Media reports say Foxconn employees work long hours of overtime and are under a great deal of stress, that the work is monotonous and repetitive and that superiors are nasty toward them. This psychological pressure on employees, which has come under increased scrutiny, is an occupational health hazard that results from a style of business management and an operations system that were created in the face of globalized competition
Chinese psychologists have said that suicide rates among Foxconn employees are not especially high when compared with suicide rates in China as a whole. This, however, ignores the fact that people who can work are healthier than the general population. The only way to judge whether suicides at Foxconn are high, therefore, is to compare suicide rates there with suicide rates in other industries.
It is incorrect to calculate suicide rates while making the assumption that those who do not commit suicide are all healthy. Suicide is only one possible outcome of prolonged mental health problems. The bigger picture of occupational health involves other psychological threats, such as thinking about committing suicide, depression and anxiety.

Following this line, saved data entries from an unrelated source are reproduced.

[src/rtl/mpsoc_msi_wb_cc561_arb.sv]
// Round-robin scheduler sharing one cc561 clock-crossing channel between NREQ
// requesters. The channel has no acknowledge, so every issue is followed by a
// fixed HOLD window of GAP cycles before the next grant can be made.
module mpsoc_msi_wb_cc561_arb #(
  parameter int unsigned DW   = 32,
  parameter int unsigned NREQ = 4,
  parameter int unsigned GAP  = 4,
  localparam int unsigned IW  = $clog2(NREQ)
) (
  input  logic                 wb_clk_i,
  input  logic                 wb_rst_i,
  input  logic                 en,
  input  logic [NREQ-1:0]      req_valid,
  input  logic [NREQ*DW-1:0]   req_data,
  output logic [NREQ-1:0]      req_ready,
  output logic                 aen,
  output logic [IW+DW-1:0]     adata,
  output logic                 busy
);

  // Hold counter is at least 4 bits and always wide enough to hold GAP.
  localparam int unsigned CW = ($clog2(GAP + 1) > 4) ? $clog2(GAP + 1) : 4;

  typedef enum logic [0:0] {StIdle, StHold} state_e;

  state_e            state_q;
  logic [CW-1:0]     cnt_q;
  logic [IW-1:0]     last_q;
  logic              aen_q;
  logic [IW+DW-1:0]  adata_q;

  logic              win_hit;
  logic [IW-1:0]     win_id;
  logic [DW-1:0]     win_data;
  logic              accept;

  // Round-robin search starting one past the last granted requester.
  always_comb begin
    win_hit  = 1'b0;
    win_id   = '0;
    win_data = '0;
    for (int unsigned k = 1; k <= NREQ; k++) begin
      int unsigned idx;
      idx = (int'(last_q) + k) % NREQ;
      if (!win_hit && req_valid[idx]) begin
        win_hit  = 1'b1;
        win_id   = idx[IW-1:0];
        win_data = req_data[idx*DW +: DW];
      end
    end
  end

  // Grant strobe: only in IDLE, enabled and out of reset.
  always_comb begin
    req_ready = '0;
    if (state_q == StIdle && en && !wb_rst_i && win_hit) begin
      req_ready[win_id] = 1'b1;
    end
  end

  assign accept = |req_ready;

  // Scheduler FSM with registered issue pulse and payload.
  always_ff @(posedge wb_clk_i) begin
    if (wb_rst_i) begin
      state_q <= StIdle;
      cnt_q   <= '0;
      last_q  <= IW'(NREQ - 1);
      aen_q   <= 1'b0;
      adata_q <= '0;
    end else begin
      aen_q <= 1'b0;
      unique case (state_q)
        StIdle: begin
          if (accept) begin
            state_q <= StHold;
            cnt_q   <= CW'(GAP);
            last_q  <= win_id;
            aen_q   <= 1'b1;
            adata_q <= {win_id, win_data};
          end
        end
        StHold: begin
          cnt_q <= cnt_q - CW'(1);
          if (cnt_q == CW'(1)) begin
            state_q <= StIdle;
          end
        end
        default: state_q <= StIdle;
      endcase
    end
  end

  assign aen   = aen_q;
  assign adata = adata_q;
  assign busy  = (state_q == StHold) && !wb_rst_i;

endmodule

[config.mk]
export PLATFORM = sky130hd
export DESIGN_NAME = mpsoc_msi_wb_cc561_arb
export DESIGN_NICKNAME = d
export VERILOG_FILES = /design/src/rtl/mpsoc_msi_wb_cc561_arb.sv
export SDC_FILE = /design/constraint.sdc
export NUM_CORES = 1
export LEC_CHECK = 0
export ABC_AREA = 1
export CORE_ASPECT_RATIO = 0.7
export CORE_MARGIN = 2
export CORE_UTILIZATION = 48
export DETAILED_ROUTE_END_ITERATION = 8
export PLACE_DENSITY = 0.82
export SYNTH_ARGS = -nofsm -noshare
export SYNTH_HDL_FRONTEND = slang
export SYNTH_SLANG_ARGS = --single-unit
[constraint.sdc]
create_clock -name wb_clk_i -period 3.6 [get_ports wb_clk_i]
set_input_delay 0.72 -clock wb_clk_i [delete_from_list [all_inputs] [get_ports wb_clk_i]]
set_output_delay 0.72 -clock wb_clk_i [all_outputs]
set_load 0.01 [all_outputs]
==> flow_summary.ini <==
[die]
io_pins = 175
fp.dieH_um = 95.8
fp.coreArea_sq_um = 11700
start_util = 0.493
die_w_um = 135
die_area_sq_um = 12900
rows = 33

[yosys]
synth.area.top_cells = nand2_1, o21ai_0, dfxtp_1, nand3_1, inv_1
synth-edff-count = 0
netlist_instances = 1170
ys_warn_count = 0
synth_top_area_frac = 0.318
synth_top_area_cell = nand2_1
netlist_area_sq_um = 5780
async_reset_ff_frac = 0
synth_seq_area_share = 0.146
ys_ff_latch = 42
synth_commonest_cells = nand2_1, o21ai_0, inv_1
synth.most_common_cell = nand2_1
syn_area_per_cell_sq_um = 4.94
synth_nets = 1307
synthFlopType = dfxtp_1
synth_cell_types = 24

[routing]
first_pass_iters = 5
routed_via_density = 5.25
drt-wirelength-per-cell_um = 13.3
totalWireLength_mm = 19.2
vias = 7570
drc = 0
drt_iter0_drc = 600
ant_nets = 0

[clock_network]
htreeDepth = 2
cts_buffers = 5
cts_root_buf = clkbuf_16
ctsHoldBuffers = 0
cts_tree = done
cts_max_path_buffers = 2
clock_sinks = 42
cts_setup_buffers = 0
cts_resized = 0
clk_latency_ps = 290
clkTransAtPathRegs_ps = 70

[sta]
finalCriticalPeriod_ps = 3490
tightest_slew_ps = 721
final.setup.tns_ps = 0
hold_viol_final = 0
post-route-period-util = 0.968
setup_violations = 0
slew_violations = 0
finalClockSkew_ps = 5.35
max_slew_margin = 0.519
grt_setup_unrepaired = false
fmax_mhz = 287

[worst_hold_path]
min_path_type = reg -> reg
worstHoldPathCells = 1

[critical_path]
arrival_ps = 2770
r2r-start = last_q[1]$_SDFFE_PP1P_
required_ps = 2880
rr_worst_depth = 13
setup.worst_path.class = in -> out
cp-start-kind = input port
r2r_end = adata[0]$_SDFFE_PP0P_
crit_path_max_fanout = 9
rrSetupSlack_ps = 1210
end_kind = primary output
crit_path_end = req_ready[3]
cp-startpoint = req_valid[2]

[place]
dp_hpwl_mm = 13.4
io_buffer_count = 174
place_congestion = 0.915

[power]
power_frac_seq = 0.208
p_clk_frac = 0.204
pwr-share-comb = 0.587
peakVddDrop_mv = 0.188
p_sw_frac = 0.452
leakagePower_nw = 3.60
power_density_nw_per_um2 = 342
p_switching_mw = 1.19
p_int_mw = 1.43

[global_routing]
grt_max_degree = 95
antenna_found_initial = 0
grt_pass1_vias = 6429
grt_overflow = 0
grt_use_total = 0.288
grt_pass1_wl_mm = 30.7

[final_layout]
diodes = 0
drive_above_1_share = 0.0623
fin_util = 0.654
syn_to_final_growth_pct = 32.8
nets = 1421

[outcome]
status = finished, final reports clean

[job]
cap_viol_max_count = 0
## cells by family (layout without fill, tap and decap cells)
kind of cell | after synthesis | after routing | synth area share
flip-flops | 42 | 42 | 0.146
adder cells (fa/ha/maj) | 2 | 2 | 0.00433
AO/OA/AOI/OAI | 237 | 237 | 0.206
buffers and inverters | 176 | 291 | 0.130
AND/OR/NAND/NOR | 713 | 713 | 0.515
## power by group through the flow
stage	registers (mW)	clock network (mW)	logic, mW
after floorplan	0.565	0	1.01
after global placement	0.555	0	1.48
after detailed placement	0.556	0	1.50
after CTS	0.546	0.542	1.51
after global routing	0.552	0.556	1.71
final	0.546	0.535	1.54
## layer usage
metal  vias to the layer above  global-route usage  routed length [um]
met4                         0              0.0460                 147
met2                       352               0.468                8260
met5                         -                   0                   0
met3                        22              0.0506                2010
li1                       3964                   -                   -
met1                      3232               0.407                8770
## per-stage QoR
step	std cells	hold slack, ps	power [mW]	instance area, sq um	setup slack (ps)
after floorplan	1170	456	1.57	5780	1130
after global placement	1434	457	2.03	7480	191
after detailed placement	1434	464	2.06	7480	79.4
after CTS	1442	474	2.59	7650	80.1
after global routing	1442	515	2.82	7670	10.8
final	1442	495	2.62	7670	114
## critical path, cell delays in order
cell and delay [ps]:
clkdlybuf4s50_1 510, nand2_1 70, nand2_1 140, inv_1 70
nand2_1 110, nand2_4 110, inv_1 90, a21oi_1 80
nand2_1 80, nand3_1 130, nor2_1 110, clkdlybuf4s50_1 540
## worst min path at each step
stage,start,end,slack (ps)
global route,cnt_q[0]$_SDFFE_PP0P_,cnt_q[0]$_SDFFE_PP0P_,520
detailed placement,adata[33]$_SDFFE_PP0P_,adata[33]$_SDFFE_PP0P_,460
CTS,adata[33]$_SDFFE_PP0P_,adata[33]$_SDFFE_PP0P_,470
global placement,adata[33]$_SDFFE_PP0P_,adata[33]$_SDFFE_PP0P_,460
floorplan,cnt_q[0]$_SDFFE_PP0P_,cnt_q[0]$_SDFFE_PP0P_,460
finish,cnt_q[0]$_SDFFE_PP0P_,cnt_q[0]$_SDFFE_PP0P_,490
## area by class of cell
cell class	count	area (sq um)
Clock buffer	5	125
Clock inverter	3	40.0
Fill cell	1123	4060
Inverter	84	315
Multi-Input combinational cell	952	4200
Sequential cell	42	846
Tap cell	157	196
Timing Repair Buffer	199	1940
## state kept, by name (all words and copies together) (netlist names)
signal and cells:
adata 34, cnt_q 4, last_q 2, aen 1, state_q 1
## cell usage in the layout (no fill, tap or decap)
cell and instances:
clkdlybuf4s50_1 171, inv_2 3, nand2_4 3, ha_1 2, nand4_1 35, bufinv_16 1, buf_4 23, a21boi_0 1
nand3_1 76, nor2_4 2, clkbuf_16 5, o22ai_1 1, dfxtp_1 40, nand2_2 4, clkinv_2 2, dfxtp_2 1
a21oi_1 9, dfxtp_4 1, dlymetal6s2s_1 3, nor2_1 72, nand2_1 488, clkinv_1 1, buf_6 2, inv_1 80
o21ai_0 196, or2_2 33, o21ai_1 30
Power figures use the tool's default switching activity.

The international community realized long ago the negative effects that poor management and operations can have on the physical and mental well-being of employees, and that this is a widespread problem across industries. This year Taiwan introduced the European Framework for Psychosocial Risk Management (PRIMA-EF).
The framework was a joint effort between the WHO and the EU. It aims to review the practical operations of businesses and uses problem-solving methods from organizational management such as “Plan-Do-Check-Action” to improve circulation. It also uses workflow management and organizational adjustments to improve work content, volume, hours worked and interpersonal relationships to minimize socio-psychological risks that may create psychological pressure for employees.
The Taiwanese government has also started to realize the seriousness of workplace stress and mental health and has followed Japan’s lead by incorporating mental illness into the scope of occupational diseases eligible for compensation. Furthermore, in November last year, the Council of Labor Affairs released a set of guidelines for judging and determining how work-related stress can cause mental illness.
The guidelines state that assessments for work-related stress should look into issues such as the amount of responsibility taken on by an individual, the amount and quality of the work, changes in the tasks performed and work ranking as well as interpersonal relationships with coworkers.
These areas are closely related to procedural design and human resources management within companies and also involve corporate social responsibility.
The recent series of suicides among lower level workers at Foxconn has highlighted the serious socio-psychological risks present in the company’s working environment and the huge gap that exists between the company’s emphasis on the value of its products and its treatment of employees.
This gap is the most likely source of the suicides. If business leaders try to blame these suicides on the emotional problems of individual employees by saying the younger generation has a lower threshold for stress, while at the same time shirking responsibility by not looking into what role management has in them, then these tragic suicides will be hard for them to stop.
We urge Foxconn head Terry Gou (郭台銘) and his management team to hire occupational health experts to respond to the challenges posed by workplace stress and the psychological problems experienced by their staff. We also hope they can focus on creating a dignified working environment, and make this one of their key corporate values.
Yeh Wan-yu is an assistant professor at the Institute of Occupational Medicine and Industrial Hygiene at National Taiwan University. Chan Chang-chuan is a professor at the Institute of Occupational Medicine and Industrial Hygiene at National Taiwan University.